The negative effects of the war in Ukraine can be felt in both the Maldives and in Hungary, despite the many thousands of kilometres that separate them, Foreign Minister Péter Szijjártó said, adding that “both countries belong to the global pro-peace majority”. The ministry cited Szijjártó telling a joint press conference with Maldivian counterpart Abdulla Shahid that their meeting had been “an event of diplomatic history”, marking the first visit by a Maldivian foreign minister to Hungary. “We agree that this war must be condemned but we understand that this conflict cannot be resolved on the battlefield. We both want peace because only peace can save lives, and we agree that this war can have no winners, only losers,” he said.
The other issue on which the countries fully agree is the importance of environmental protection, he added. “We are both global leaders in environmental protection, for different reasons.

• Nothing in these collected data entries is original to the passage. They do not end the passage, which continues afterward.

### config.mk
export PLATFORM = sky130hd
export DESIGN_NAME = vga_layer_renderer_flat
export DESIGN_NICKNAME = d
export VERILOG_FILES = /design/src/rtl/vga_layer_renderer_if.sv /design/src/rtl/vga_layer_renderer.sv /design/src/flat_wrapper.sv
export SDC_FILE = /design/constraint.sdc
export NUM_CORES = 2
export LEC_CHECK = 0
export BUFFER_PORTS_ARGS = -buffer_cell sky130_fd_sc_hd__buf_2
export CORE_UTILIZATION = 58
export DETAILED_ROUTE_END_ITERATION = 7
export PLACE_DENSITY = 0.77
export SYNTH_ARGS = -nofsm -noshare
export SYNTH_HDL_FRONTEND = slang
export SYNTH_SLANG_ARGS = --single-unit
### constraint.sdc
create_clock -name vgaclk -period 28.2 [get_ports vgaclk]
set_clock_uncertainty 0.15 [all_clocks]
set_input_delay 4.23 -clock vgaclk [delete_from_list [all_inputs] [get_ports vgaclk]]
set_output_delay 4.23 -clock vgaclk [all_outputs]
set_load 0.005 [all_outputs]
### src/rtl/vga_layer_renderer_if.sv
// Write port bundle for the rectangle table of vga_layer_renderer.
// The master side is the game/pose logic; the slave side is the renderer.
interface vga_layer_renderer_if #(
  parameter int NRECT = 16,
  parameter int CW    = 4
);
  localparam int IW = (NRECT > 1) ? $clog2(NRECT) : 1;

  logic            wr_valid;
  logic            wr_ready;
  logic [IW-1:0]   wr_idx;
  logic [9:0]      wr_left;
  logic [9:0]      wr_right;
  logic [9:0]      wr_top;
  logic [9:0]      wr_bot;
  logic [3*CW-1:0] wr_color;
  logic            wr_enable;

  modport master (
    output wr_valid, wr_idx, wr_left, wr_right, wr_top, wr_bot, wr_color, wr_enable,
    input  wr_ready
  );

  modport slave (
    input  wr_valid, wr_idx, wr_left, wr_right, wr_top, wr_bot, wr_color, wr_enable,
    output wr_ready
  );
endinterface

### src/rtl/vga_layer_renderer.sv
// VGA timing generator with a prioritised rectangle-layer renderer (2-stage pixel pipeline).
// Optional feature macro: SHADOW_TABLE_EN (double-buffered table, committed once per frame).
module vga_layer_renderer #(
  parameter int HACTIVE = 640,
  parameter int HFP     = 16,
  parameter int HSYN    = 96,
  parameter int HBP     = 48,
  parameter int VACTIVE = 480,
  parameter int VFP     = 11,
  parameter int VSYN    = 2,
  parameter int VBP     = 32,
  parameter int NRECT   = 16,
  parameter int CW      = 4,
  parameter logic [3*CW-1:0] BG_RGB = '0
) (
  input  logic                    vgaclk,
  input  logic                    reset,
  vga_layer_renderer_if.slave     wr,
  output logic                    hsync,
  output logic                    vsync,
  output logic                    sync_b,
  output logic                    blank_b,
  output logic                    frame_start,
  output logic [CW-1:0]           r,
  output logic [CW-1:0]           g,
  output logic [CW-1:0]           b
);

  localparam int IW   = (NRECT > 1) ? $clog2(NRECT) : 1;
  localparam int HMAX = HACTIVE + HFP + HSYN + HBP;
  localparam int VMAX = VACTIVE + VFP + VSYN + VBP;

  localparam logic [9:0] H_LAST   = 10'(HMAX - 1);
  localparam logic [9:0] V_LAST   = 10'(VMAX - 1);
  localparam logic [9:0] H_ACT    = 10'(HACTIVE);
  localparam logic [9:0] V_ACT    = 10'(VACTIVE);
  localparam logic [9:0] HS_START = 10'(HACTIVE + HFP);
  localparam logic [9:0] HS_END   = 10'(HACTIVE + HFP + HSYN);
  localparam logic [9:0] VS_START = 10'(VACTIVE + VFP);
  localparam logic [9:0] VS_END   = 10'(VACTIVE + VFP + VSYN);

  typedef struct packed {
    logic            en;
    logic [9:0]      left;
    logic [9:0]      right;
    logic [9:0]      top;
    logic [9:0]      bot;
    logic [3*CW-1:0] color;
  } rect_t;

  rect_t           r_act [NRECT];
  logic [9:0]      r_hcnt;
  logic [9:0]      r_vcnt;
  logic            w_hEnd;
  logic            w_vEnd;
  logic            w_wrFire;
  logic            w_idxOk;
  rect_t           w_wrEntry;
  logic            w_hs0;
  logic            w_vs0;
  logic            w_bl0;
  logic            w_fs0;
  logic [NRECT-1:0] r_hit;
  logic            r_hs1;
  logic            r_vs1;
  logic            r_bl1;
  logic            r_fs1;
  logic [3*CW-1:0] w_winColor;
  logic [3*CW-1:0] r_rgb;
  logic            r_hsync;
  logic            r_vsync;
  logic            r_blank;
  logic            r_fs;

  assign w_hEnd    = (r_hcnt == H_LAST);
  assign w_vEnd    = (r_vcnt == V_LAST);
  assign w_wrFire  = wr.wr_valid & wr.wr_ready;
  assign w_wrEntry = {wr.wr_enable, wr.wr_left, wr.wr_right, wr.wr_top, wr.wr_bot, wr.wr_color};

  // Indices past NRECT are accepted but dropped; a full power-of-two table has none.
  if (NRECT == (1 << IW)) begin : g_fullIdx
    assign w_idxOk = 1'b1;
  end else begin : g_partIdx
    assign w_idxOk = (wr.wr_idx < IW'(NRECT));
  end

  always_ff @(posedge vgaclk or posedge reset) begin
    if (reset) begin
      r_hcnt <= '0;
      r_vcnt <= '0;
    end else if (w_hEnd) begin
      r_hcnt <= '0;
      r_vcnt <= w_vEnd ? 10'd0 : r_vcnt + 10'd1;
    end else begin
      r_hcnt <= r_hcnt + 10'd1;
    end
  end

`ifdef SHADOW_TABLE_EN
  // Writes land in the shadow copy; the last counter cycle of a frame publishes it whole.
  rect_t r_shadow [NRECT];
  logic  w_commit;

  assign w_commit    = w_hEnd & w_vEnd;
  assign wr.wr_ready = ~w_commit;

  always_ff @(posedge vgaclk or posedge reset) begin
    if (reset) begin
      for (int i = 0; i < NRECT; i++) begin
        r_shadow[i] <= '0;
        r_act[i]    <= '0;
      end
    end else begin
      if (w_wrFire && w_idxOk) r_shadow[wr.wr_idx] <= w_wrEntry;
      if (w_commit) begin
        for (int i = 0; i < NRECT; i++) r_act[i] <= r_shadow[i];
      end
    end
  end
`else
  assign wr.wr_ready = 1'b1;

  always_ff @(posedge vgaclk or posedge reset) begin
    if (reset) begin
      for (int i = 0; i < NRECT; i++) r_act[i] <= '0;
    end else if (w_wrFire && w_idxOk) begin
      r_act[wr.wr_idx] <= w_wrEntry;
    end
  end
`endif

  assign w_hs0 = ~((r_hcnt >= HS_START) && (r_hcnt < HS_END));
  assign w_vs0 = ~((r_vcnt >= VS_START) && (r_vcnt < VS_END));
  assign w_bl0 = (r_hcnt < H_ACT) && (r_vcnt < V_ACT);
  assign w_fs0 = (r_hcnt == 10'd0) && (r_vcnt == 10'd0);

  always_ff @(posedge vgaclk or posedge reset) begin
    if (reset) begin
      r_hit <= '0;
      r_hs1 <= 1'b1;
      r_vs1 <= 1'b1;
      r_bl1 <= 1'b0;
      r_fs1 <= 1'b0;
    end else begin
      for (int i = 0; i < NRECT; i++) begin
        r_hit[i] <= r_act[i].en &&
                    (r_hcnt >= r_act[i].left) && (r_hcnt < r_act[i].right) &&
                    (r_vcnt >= r_act[i].top)  && (r_vcnt < r_act[i].bot);
      end
      r_hs1 <= w_hs0;
      r_vs1 <= w_vs0;
      r_bl1 <= w_bl0;
      r_fs1 <= w_fs0;
    end
  end

  // Scanning from the top index down leaves the lowest-index hit as the winner.
  always_comb begin
    w_winColor = BG_RGB;
    for (int i = NRECT - 1; i >= 0; i--) begin
      if (r_hit[i]) w_winColor = r_act[i].color;
    end
  end

  always_ff @(posedge vgaclk or posedge reset) begin
    if (reset) begin
      r_rgb   <= '0;
      r_hsync <= 1'b1;
      r_vsync <= 1'b1;
      r_blank <= 1'b0;
      r_fs    <= 1'b0;
    end else begin
      r_rgb   <= r_bl1 ? w_winColor : '0;
      r_hsync <= r_hs1;
      r_vsync <= r_vs1;
      r_blank <= r_bl1;
      r_fs    <= r_fs1;
    end
  end

  assign hsync       = r_hsync;
  assign vsync       = r_vsync;
  assign sync_b      = 1'b0;
  assign blank_b     = r_blank;
  assign frame_start = r_fs;
  assign r           = r_rgb[3*CW-1:2*CW];
  assign g           = r_rgb[2*CW-1:CW];
  assign b           = r_rgb[CW-1:0];

endmodule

Both countries approach the issue in “a rational and sensible way”, he said. “This is not an ideological issue for either of us, and we do not accept it when anyone creates a political monopoly out of environmental protection,” he said.

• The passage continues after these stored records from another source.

===== src/rtl/round_pack.sv =====
`default_nettype none
`timescale 1ns/1ps
// ============================================================================
// Module   : round_pack
// Purpose  : Two-stage pipelined IEEE-754 round-and-pack unit. Takes a raw
//            sign / biased exponent / wide significand with special-case
//            flags and produces a packed floating-point word rounded to
//            nearest-even, together with overflow/underflow/inexact status.
//              S1: leading-zero count, normalize, denormalize tiny values
//              S2: round (guard/round/sticky), exponent adjust, pack
// Ports    : clk, rst                 clock, synchronous active-high reset
//            in_valid/in_ready        input handshake
//            in_sign, in_exp, in_sig  raw operand (in_exp is signed, the
//                                     binary point of in_sig is below bit
//                                     IN_SIG_WIDTH-2)
//            in_is_nan/inf/zero       special-case flags
//            out_valid/out_ready      output handshake
//            Z                        packed {sign, exponent, fraction}
//            overflow, underflow,
//            inexact                  status, qualified by out_valid
// Revision : 1.0  initial release
// ============================================================================
module round_pack #(
    parameter int WIDTH        = 32,
    parameter int EXP_WIDTH    = 8,
    parameter int SIG_WIDTH    = 23,
    parameter int IN_SIG_WIDTH = 48
) (
    input  logic                    clk,
    input  logic                    rst,
    input  logic                    in_valid,
    output logic                    in_ready,
    input  logic                    in_sign,
    input  logic [EXP_WIDTH+1:0]    in_exp,
    input  logic [IN_SIG_WIDTH-1:0] in_sig,
    input  logic                    in_is_nan,
    input  logic                    in_is_inf,
    input  logic                    in_is_zero,
    output logic                    out_valid,
    input  logic                    out_ready,
    output logic [WIDTH-1:0]        Z,
    output logic                    overflow,
    output logic                    underflow,
    output logic                    inexact
);

    // Internal exponent is wide enough that normalization by the full
    // significand width can never wrap, whatever in_exp holds.
    localparam int EW  = EXP_WIDTH + 4;
    localparam int LZW = $clog2(IN_SIG_WIDTH + 1);
    localparam int NW  = IN_SIG_WIDTH - 1;      // normalized significand width
    localparam int H   = NW - 1;                // hidden-bit position
    localparam int GB  = H - SIG_WIDTH - 1;     // guard bit
    localparam int RB  = GB - 1;                // round bit

    localparam logic signed [EW-1:0] EXP_MAX = EW'((1 << EXP_WIDTH) - 1);

    localparam logic [1:0] CLS_NORM = 2'd0;
    localparam logic [1:0] CLS_ZERO = 2'd1;
    localparam logic [1:0] CLS_INF  = 2'd2;
    localparam logic [1:0] CLS_NAN  = 2'd3;

    // ------------------------------------------------------------------
    // Handshake
    // ------------------------------------------------------------------
    logic s1_valid_q;
    logic out_valid_q;
    logic s2_ready;

    assign s2_ready = ~out_valid_q | out_ready;
    assign in_ready = ~s1_valid_q | s2_ready;

    // ------------------------------------------------------------------
    // S1: leading-zero count and normalization
    // ------------------------------------------------------------------
    logic [LZW-1:0]         lzc;
    logic [LZW-1:0]         lzc_m1;
    logic signed [EW-1:0]   exp_ext;
    logic signed [EW-1:0]   exp_norm;
    logic [NW-1:0]          sig_norm;
    logic                   sticky_norm;
    logic                   tiny;
    logic [EW-1:0]          den_amt_raw;
    logic [EW-1:0]          den_amt;
    logic [NW-1:0]          lost_mask;

    logic [NW-1:0]          s1_sig_d;
    logic signed [EW-1:0]   s1_exp_d;
    logic                   s1_sticky_d;
    logic                   s1_tiny_d;
    logic [1:0]             s1_cls_d;

    always_comb begin : s1_lzc
        lzc = LZW'(IN_SIG_WIDTH);
        for (int i = 0; i < IN_SIG_WIDTH; i++) begin
            if (in_sig[i]) begin
                lzc = LZW'(IN_SIG_WIDTH - 1 - i);
            end
        end
    end

    always_comb begin : s1_norm
        lzc_m1      = lzc - LZW'(1);
        exp_ext     = {{(EW-EXP_WIDTH-2){in_exp[EXP_WIDTH+1]}}, in_exp};
        sig_norm    = '0;
        sticky_norm = 1'b0;
        exp_norm    = exp_ext;

        if (in_sig[IN_SIG_WIDTH-1]) begin
            // One integer bit too many: drop the LSB into sticky.
            sig_norm    = in_sig[IN_SIG_WIDTH-1:1];
            sticky_norm = in_sig[0];
            exp_norm    = exp_ext + EW'(1);
        end else begin
            // Top bit is zero here, so the narrower slice loses nothing.
            sig_norm = in_sig[NW-1:0] << lzc_m1;
            exp_norm = exp_ext - {{(EW-LZW){1'b0}}, lzc_m1};
        end

        // Tiny results are shifted down to the minimum-exponent scale;
        // everything shifted out is folded into sticky.
        tiny        = exp_norm[EW-1] | (exp_norm == '0);
        den_amt_raw = EW'(1) - exp_norm;
        den_amt     = '0;
        if (tiny) begin
            den_amt = (den_amt_raw >= EW'(IN_SIG_WIDTH)) ? EW'(IN_SIG_WIDTH)
                                                        : den_amt_raw;
        end
        lost_mask   = ~({NW{1'b1}} << den_amt);

        s1_sig_d    = sig_norm >> den_amt;
        s1_sticky_d = sticky_norm | (|(sig_norm & lost_mask));
        s1_exp_d    = exp_norm;
        s1_tiny_d   = tiny;

        if (in_is_nan) begin
            s1_cls_d = CLS_NAN;
        end else if (in_is_inf) begin
            s1_cls_d = CLS_INF;
        end else if (in_is_zero || (in_sig == '0)) begin
            s1_cls_d = CLS_ZERO;
        end else begin
            s1_cls_d = CLS_NORM;
        end
    end

    logic [NW-1:0]          s1_sig_q;
    logic signed [EW-1:0]   s1_exp_q;
    logic                   s1_sticky_q;
    logic                   s1_tiny_q;
    logic [1:0]             s1_cls_q;
    logic                   s1_sign_q;

    // ------------------------------------------------------------------
    // S2: round to nearest even and pack
    // ------------------------------------------------------------------
    logic [SIG_WIDTH:0]     mant;
    logic                   guard_b;
    logic                   round_b;
    logic                   sticky_b;
    logic                   inc;
    logic [SIG_WIDTH+1:0]   sum;
    logic signed [EW-1:0]   e_base;
    logic signed [EW-1:0]   e_fin;
    logic [SIG_WIDTH-1:0]   frac;
    logic                   lost;

    logic [WIDTH-1:0]       z_d;
    logic                   ovf_d;
    logic                   unf_d;
    logic                   inx_d;

    always_comb begin : s2_round
        mant     = s1_sig_q[H -: SIG_WIDTH+1];
        guard_b  = s1_sig_q[GB];
        round_b  = s1_sig_q[RB];
        sticky_b = (|s1_sig_q[RB-1:0]) | s1_sticky_q;
        lost     = guard_b | round_b | sticky_b;
        inc      = guard_b & (round_b | sticky_b | mant[0]);
        sum      = {1'b0, mant} + {{(SIG_WIDTH+1){1'b0}}, inc};
        e_base   = s1_tiny_q ? '0 : s1_exp_q;

        if (sum[SIG_WIDTH+1]) begin
            // Mantissa rounded up to 2.0: renormalize.
            e_fin = e_base + EW'(1);
            frac  = sum[SIG_WIDTH:1];
        end else if (s1_tiny_q && sum[SIG_WIDTH]) begin
            // Subnormal rounded up into the smallest normal.
            e_fin = EW'(1);
            frac  = sum[SIG_WIDTH-1:0];
        end else begin
            e_fin = e_base;
            frac  = sum[SIG_WIDTH-1:0];
        end

        z_d   = '0;
        ovf_d = 1'b0;
        unf_d = 1'b0;
        inx_d = 1'b0;

        case (s1_cls_q)
            CLS_NAN: begin
                z_d[WIDTH-2 -: EXP_WIDTH] = '1;
                z_d[SIG_WIDTH-1]          = 1'b1;
            end
            CLS_INF: begin
                z_d[WIDTH-1]              = s1_sign_q;
                z_d[WIDTH-2 -: EXP_WIDTH] = '1;
            end
            CLS_ZERO: begin
                z_d[WIDTH-1] = s1_sign_q;
            end
            default: begin
                if (e_fin >= EXP_MAX) begin
                    z_d[WIDTH-1]              = s1_sign_q;
                    z_d[WIDTH-2 -: EXP_WIDTH] = '1;
                    ovf_d                     = 1'b1;
                    inx_d                     = 1'b1;
                end else begin
                    z_d   = {s1_sign_q, e_fin[EXP_WIDTH-1:0], frac};
                    inx_d = lost;
                    unf_d = s1_tiny_q & lost;
                end
            end
        endcase
    end

    logic [WIDTH-1:0] z_q;
    logic             ovf_q;
    logic             unf_q;
    logic             inx_q;

    // ------------------------------------------------------------------
    // Pipeline registers
    // ------------------------------------------------------------------
    always_ff @(posedge clk) begin
        if (rst) begin
            s1_valid_q  <= 1'b0;
            s1_sig_q    <= '0;
            s1_exp_q    <= '0;
            s1_sticky_q <= 1'b0;
            s1_tiny_q   <= 1'b0;
            s1_cls_q    <= CLS_ZERO;
            s1_sign_q   <= 1'b0;
            out_valid_q <= 1'b0;
            z_q         <= '0;
            ovf_q       <= 1'b0;
            unf_q       <= 1'b0;
            inx_q       <= 1'b0;
        end else begin
            if (in_ready) begin
                s1_valid_q <= in_valid;
                if (in_valid) begin
                    s1_sig_q    <= s1_sig_d;
                    s1_exp_q    <= s1_exp_d;
                    s1_sticky_q <= s1_sticky_d;
                    s1_tiny_q   <= s1_tiny_d;
                    s1_cls_q    <= s1_cls_d;
                    s1_sign_q   <= in_sign;
                end
            end
            if (s2_ready) begin
                out_valid_q <= s1_valid_q;
                if (s1_valid_q) begin
                    z_q   <= z_d;
                    ovf_q <= ovf_d;
                    unf_q <= unf_d;
                    inx_q <= inx_d;
                end
            end
        end
    end

    assign out_valid = out_valid_q;
    assign Z         = z_q;
    assign overflow  = ovf_q;
    assign underflow = unf_q;
    assign inexact   = inx_q;

endmodule
`default_nettype wire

An agreement on Hungarian water management, waste management and energy companies “becoming a part of the fight against climate change in the Maldives” was also reached, he said. Meanwhile, he noted that eighty Maldives students have applied for university scholarships in Hungary, and 25 would be starting their studies this year. Also, Hungary supports a visa-waiver agreement between the European Union and the Maldives, as well as the granting of full customs exemption for fishing exports, he said. The sides at the meeting signed a visa-waiver agreement for holders of diplomatic, official, and service passports.